Stored data:
= Beginning of Section =
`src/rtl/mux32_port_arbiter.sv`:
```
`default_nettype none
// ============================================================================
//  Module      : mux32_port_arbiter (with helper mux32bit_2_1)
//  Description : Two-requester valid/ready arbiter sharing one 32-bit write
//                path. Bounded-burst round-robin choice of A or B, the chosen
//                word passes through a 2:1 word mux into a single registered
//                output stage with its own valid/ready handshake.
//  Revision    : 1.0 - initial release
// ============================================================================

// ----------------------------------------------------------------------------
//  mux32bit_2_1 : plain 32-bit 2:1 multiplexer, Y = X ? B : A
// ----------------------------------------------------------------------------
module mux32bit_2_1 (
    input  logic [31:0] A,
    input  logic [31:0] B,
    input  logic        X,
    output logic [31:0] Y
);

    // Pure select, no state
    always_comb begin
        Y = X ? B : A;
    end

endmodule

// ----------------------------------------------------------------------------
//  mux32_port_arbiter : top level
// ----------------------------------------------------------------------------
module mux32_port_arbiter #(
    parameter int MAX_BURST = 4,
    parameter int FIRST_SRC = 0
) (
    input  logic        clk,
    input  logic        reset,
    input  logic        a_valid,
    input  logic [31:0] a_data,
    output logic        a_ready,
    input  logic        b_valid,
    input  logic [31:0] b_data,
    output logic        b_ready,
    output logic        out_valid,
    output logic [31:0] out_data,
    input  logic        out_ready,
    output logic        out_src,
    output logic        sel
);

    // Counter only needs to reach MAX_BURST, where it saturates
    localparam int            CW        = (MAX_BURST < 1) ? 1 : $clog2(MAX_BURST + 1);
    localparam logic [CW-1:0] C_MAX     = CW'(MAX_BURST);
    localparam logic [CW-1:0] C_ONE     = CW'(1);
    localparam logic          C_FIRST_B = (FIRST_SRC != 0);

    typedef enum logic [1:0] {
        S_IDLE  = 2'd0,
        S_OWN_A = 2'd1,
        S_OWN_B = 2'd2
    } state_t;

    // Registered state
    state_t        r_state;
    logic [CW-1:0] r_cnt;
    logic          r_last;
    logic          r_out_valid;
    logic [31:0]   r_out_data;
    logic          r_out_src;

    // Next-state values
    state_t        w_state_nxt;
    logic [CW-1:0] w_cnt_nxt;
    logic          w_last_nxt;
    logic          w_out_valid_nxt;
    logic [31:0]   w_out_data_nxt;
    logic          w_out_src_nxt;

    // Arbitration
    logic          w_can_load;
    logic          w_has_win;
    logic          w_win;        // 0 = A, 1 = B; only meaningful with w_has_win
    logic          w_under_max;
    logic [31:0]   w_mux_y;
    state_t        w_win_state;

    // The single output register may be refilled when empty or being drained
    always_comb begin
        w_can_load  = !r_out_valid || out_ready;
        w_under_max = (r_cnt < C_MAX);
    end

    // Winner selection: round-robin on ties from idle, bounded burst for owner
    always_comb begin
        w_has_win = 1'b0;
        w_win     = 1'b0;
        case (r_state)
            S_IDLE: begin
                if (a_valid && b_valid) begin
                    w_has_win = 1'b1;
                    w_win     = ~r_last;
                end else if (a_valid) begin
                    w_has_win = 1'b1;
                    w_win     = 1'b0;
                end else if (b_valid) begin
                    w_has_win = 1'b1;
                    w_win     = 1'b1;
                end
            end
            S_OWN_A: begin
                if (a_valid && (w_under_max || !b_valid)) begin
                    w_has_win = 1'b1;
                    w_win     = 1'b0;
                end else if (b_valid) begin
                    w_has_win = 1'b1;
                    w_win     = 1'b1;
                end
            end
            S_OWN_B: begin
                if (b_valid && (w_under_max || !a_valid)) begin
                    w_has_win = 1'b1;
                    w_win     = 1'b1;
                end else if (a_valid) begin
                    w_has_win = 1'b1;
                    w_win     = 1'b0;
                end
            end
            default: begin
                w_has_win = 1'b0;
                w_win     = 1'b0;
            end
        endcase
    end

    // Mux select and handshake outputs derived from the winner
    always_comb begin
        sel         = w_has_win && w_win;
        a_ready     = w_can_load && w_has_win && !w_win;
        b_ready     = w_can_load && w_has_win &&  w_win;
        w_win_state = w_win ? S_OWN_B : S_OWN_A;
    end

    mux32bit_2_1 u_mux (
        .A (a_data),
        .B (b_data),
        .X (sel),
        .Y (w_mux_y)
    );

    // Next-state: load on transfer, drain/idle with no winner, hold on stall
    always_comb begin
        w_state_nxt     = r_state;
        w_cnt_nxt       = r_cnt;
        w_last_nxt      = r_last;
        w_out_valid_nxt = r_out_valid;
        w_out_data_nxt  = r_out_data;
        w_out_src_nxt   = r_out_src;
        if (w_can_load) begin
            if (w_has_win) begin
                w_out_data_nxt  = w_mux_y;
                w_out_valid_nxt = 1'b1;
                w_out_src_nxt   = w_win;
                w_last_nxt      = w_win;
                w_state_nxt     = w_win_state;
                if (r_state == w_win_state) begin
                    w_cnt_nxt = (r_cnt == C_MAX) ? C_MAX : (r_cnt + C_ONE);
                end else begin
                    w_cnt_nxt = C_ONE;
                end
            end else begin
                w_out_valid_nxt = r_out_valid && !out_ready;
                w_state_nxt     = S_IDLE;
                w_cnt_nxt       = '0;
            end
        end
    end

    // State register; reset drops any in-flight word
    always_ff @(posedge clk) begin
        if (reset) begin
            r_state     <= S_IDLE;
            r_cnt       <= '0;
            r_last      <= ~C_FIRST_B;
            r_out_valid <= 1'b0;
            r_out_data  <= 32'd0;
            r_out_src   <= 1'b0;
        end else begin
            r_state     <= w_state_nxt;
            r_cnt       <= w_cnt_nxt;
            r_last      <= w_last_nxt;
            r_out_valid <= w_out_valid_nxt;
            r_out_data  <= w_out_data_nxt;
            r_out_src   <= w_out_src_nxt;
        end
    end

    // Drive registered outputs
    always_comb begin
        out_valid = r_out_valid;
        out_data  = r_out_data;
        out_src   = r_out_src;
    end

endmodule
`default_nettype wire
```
= End of Section =
The response should be a verbatim transcription of the data.

__Solution for this exercise__.
`src/rtl/mux32_port_arbiter.sv`:
```
`default_nettype none
// ============================================================================
//  Module      : mux32_port_arbiter (with helper mux32bit_2_1)
//  Description : Two-requester valid/ready arbiter sharing one 32-bit write
//                path. Bounded-burst round-robin choice of A or B, the chosen
//                word passes through a 2:1 word mux into a single registered
//                output stage with its own valid/ready handshake.
//  Revision    : 1.0 - initial release
// ============================================================================

// ----------------------------------------------------------------------------
//  mux32bit_2_1 : plain 32-bit 2:1 multiplexer, Y = X ? B : A
// ----------------------------------------------------------------------------
module mux32bit_2_1 (
    input  logic [31:0] A,
    input  logic [31:0] B,
    input  logic        X,
    output logic [31:0] Y
);

    // Pure select, no state
    always_comb begin
        Y = X ? B : A;
    end

endmodule

// ----------------------------------------------------------------------------
//  mux32_port_arbiter : top level
// ----------------------------------------------------------------------------
module mux32_port_arbiter #(
    parameter int MAX_BURST = 4,
    parameter int FIRST_SRC = 0
) (
    input  logic        clk,
    input  logic        reset,
    input  logic        a_valid,
    input  logic [31:0] a_data,
    output logic        a_ready,
    input  logic        b_valid,
    input  logic [31:0] b_data,
    output logic        b_ready,
    output logic        out_valid,
    output logic [31:0] out_data,
    input  logic        out_ready,
    output logic        out_src,
    output logic        sel
);

    // Counter only needs to reach MAX_BURST, where it saturates
    localparam int            CW        = (MAX_BURST < 1) ? 1 : $clog2(MAX_BURST + 1);
    localparam logic [CW-1:0] C_MAX     = CW'(MAX_BURST);
    localparam logic [CW-1:0] C_ONE     = CW'(1);
    localparam logic          C_FIRST_B = (FIRST_SRC != 0);

    typedef enum logic [1:0] {
        S_IDLE  = 2'd0,
        S_OWN_A = 2'd1,
        S_OWN_B = 2'd2
    } state_t;

    // Registered state
    state_t        r_state;
    logic [CW-1:0] r_cnt;
    logic          r_last;
    logic          r_out_valid;
    logic [31:0]   r_out_data;
    logic          r_out_src;

    // Next-state values
    state_t        w_state_nxt;
    logic [CW-1:0] w_cnt_nxt;
    logic          w_last_nxt;
    logic          w_out_valid_nxt;
    logic [31:0]   w_out_data_nxt;
    logic          w_out_src_nxt;

    // Arbitration
    logic          w_can_load;
    logic          w_has_win;
    logic          w_win;        // 0 = A, 1 = B; only meaningful with w_has_win
    logic          w_under_max;
    logic [31:0]   w_mux_y;
    state_t        w_win_state;

    // The single output register may be refilled when empty or being drained
    always_comb begin
        w_can_load  = !r_out_valid || out_ready;
        w_under_max = (r_cnt < C_MAX);
    end

    // Winner selection: round-robin on ties from idle, bounded burst for owner
    always_comb begin
        w_has_win = 1'b0;
        w_win     = 1'b0;
        case (r_state)
            S_IDLE: begin
                if (a_valid && b_valid) begin
                    w_has_win = 1'b1;
                    w_win     = ~r_last;
                end else if (a_valid) begin
                    w_has_win = 1'b1;
                    w_win     = 1'b0;
                end else if (b_valid) begin
                    w_has_win = 1'b1;
                    w_win     = 1'b1;
                end
            end
            S_OWN_A: begin
                if (a_valid && (w_under_max || !b_valid)) begin
                    w_has_win = 1'b1;
                    w_win     = 1'b0;
                end else if (b_valid) begin
                    w_has_win = 1'b1;
                    w_win     = 1'b1;
                end
            end
            S_OWN_B: begin
                if (b_valid && (w_under_max || !a_valid)) begin
                    w_has_win = 1'b1;
                    w_win     = 1'b1;
                end else if (a_valid) begin
                    w_has_win = 1'b1;
                    w_win     = 1'b0;
                end
            end
            default: begin
                w_has_win = 1'b0;
                w_win     = 1'b0;
            end
        endcase
    end

    // Mux select and handshake outputs derived from the winner
    always_comb begin
        sel         = w_has_win && w_win;
        a_ready     = w_can_load && w_has_win && !w_win;
        b_ready     = w_can_load && w_has_win &&  w_win;
        w_win_state = w_win ? S_OWN_B : S_OWN_A;
    end

    mux32bit_2_1 u_mux (
        .A (a_data),
        .B (b_data),
        .X (sel),
        .Y (w_mux_y)
    );

    // Next-state: load on transfer, drain/idle with no winner, hold on stall
    always_comb begin
        w_state_nxt     = r_state;
        w_cnt_nxt       = r_cnt;
        w_last_nxt      = r_last;
        w_out_valid_nxt = r_out_valid;
        w_out_data_nxt  = r_out_data;
        w_out_src_nxt   = r_out_src;
        if (w_can_load) begin
            if (w_has_win) begin
                w_out_data_nxt  = w_mux_y;
                w_out_valid_nxt = 1'b1;
                w_out_src_nxt   = w_win;
                w_last_nxt      = w_win;
                w_state_nxt     = w_win_state;
                if (r_state == w_win_state) begin
                    w_cnt_nxt = (r_cnt == C_MAX) ? C_MAX : (r_cnt + C_ONE);
                end else begin
                    w_cnt_nxt = C_ONE;
                end
            end else begin
                w_out_valid_nxt = r_out_valid && !out_ready;
                w_state_nxt     = S_IDLE;
                w_cnt_nxt       = '0;
            end
        end
    end

    // State register; reset drops any in-flight word
    always_ff @(posedge clk) begin
        if (reset) begin
            r_state     <= S_IDLE;
            r_cnt       <= '0;
            r_last      <= ~C_FIRST_B;
            r_out_valid <= 1'b0;
            r_out_data  <= 32'd0;
            r_out_src   <= 1'b0;
        end else begin
            r_state     <= w_state_nxt;
            r_cnt       <= w_cnt_nxt;
            r_last      <= w_last_nxt;
            r_out_valid <= w_out_valid_nxt;
            r_out_data  <= w_out_data_nxt;
            r_out_src   <= w_out_src_nxt;
        end
    end

    // Drive registered outputs
    always_comb begin
        out_valid = r_out_valid;
        out_data  = r_out_data;
        out_src   = r_out_src;
    end

endmodule
`default_nettype wire
```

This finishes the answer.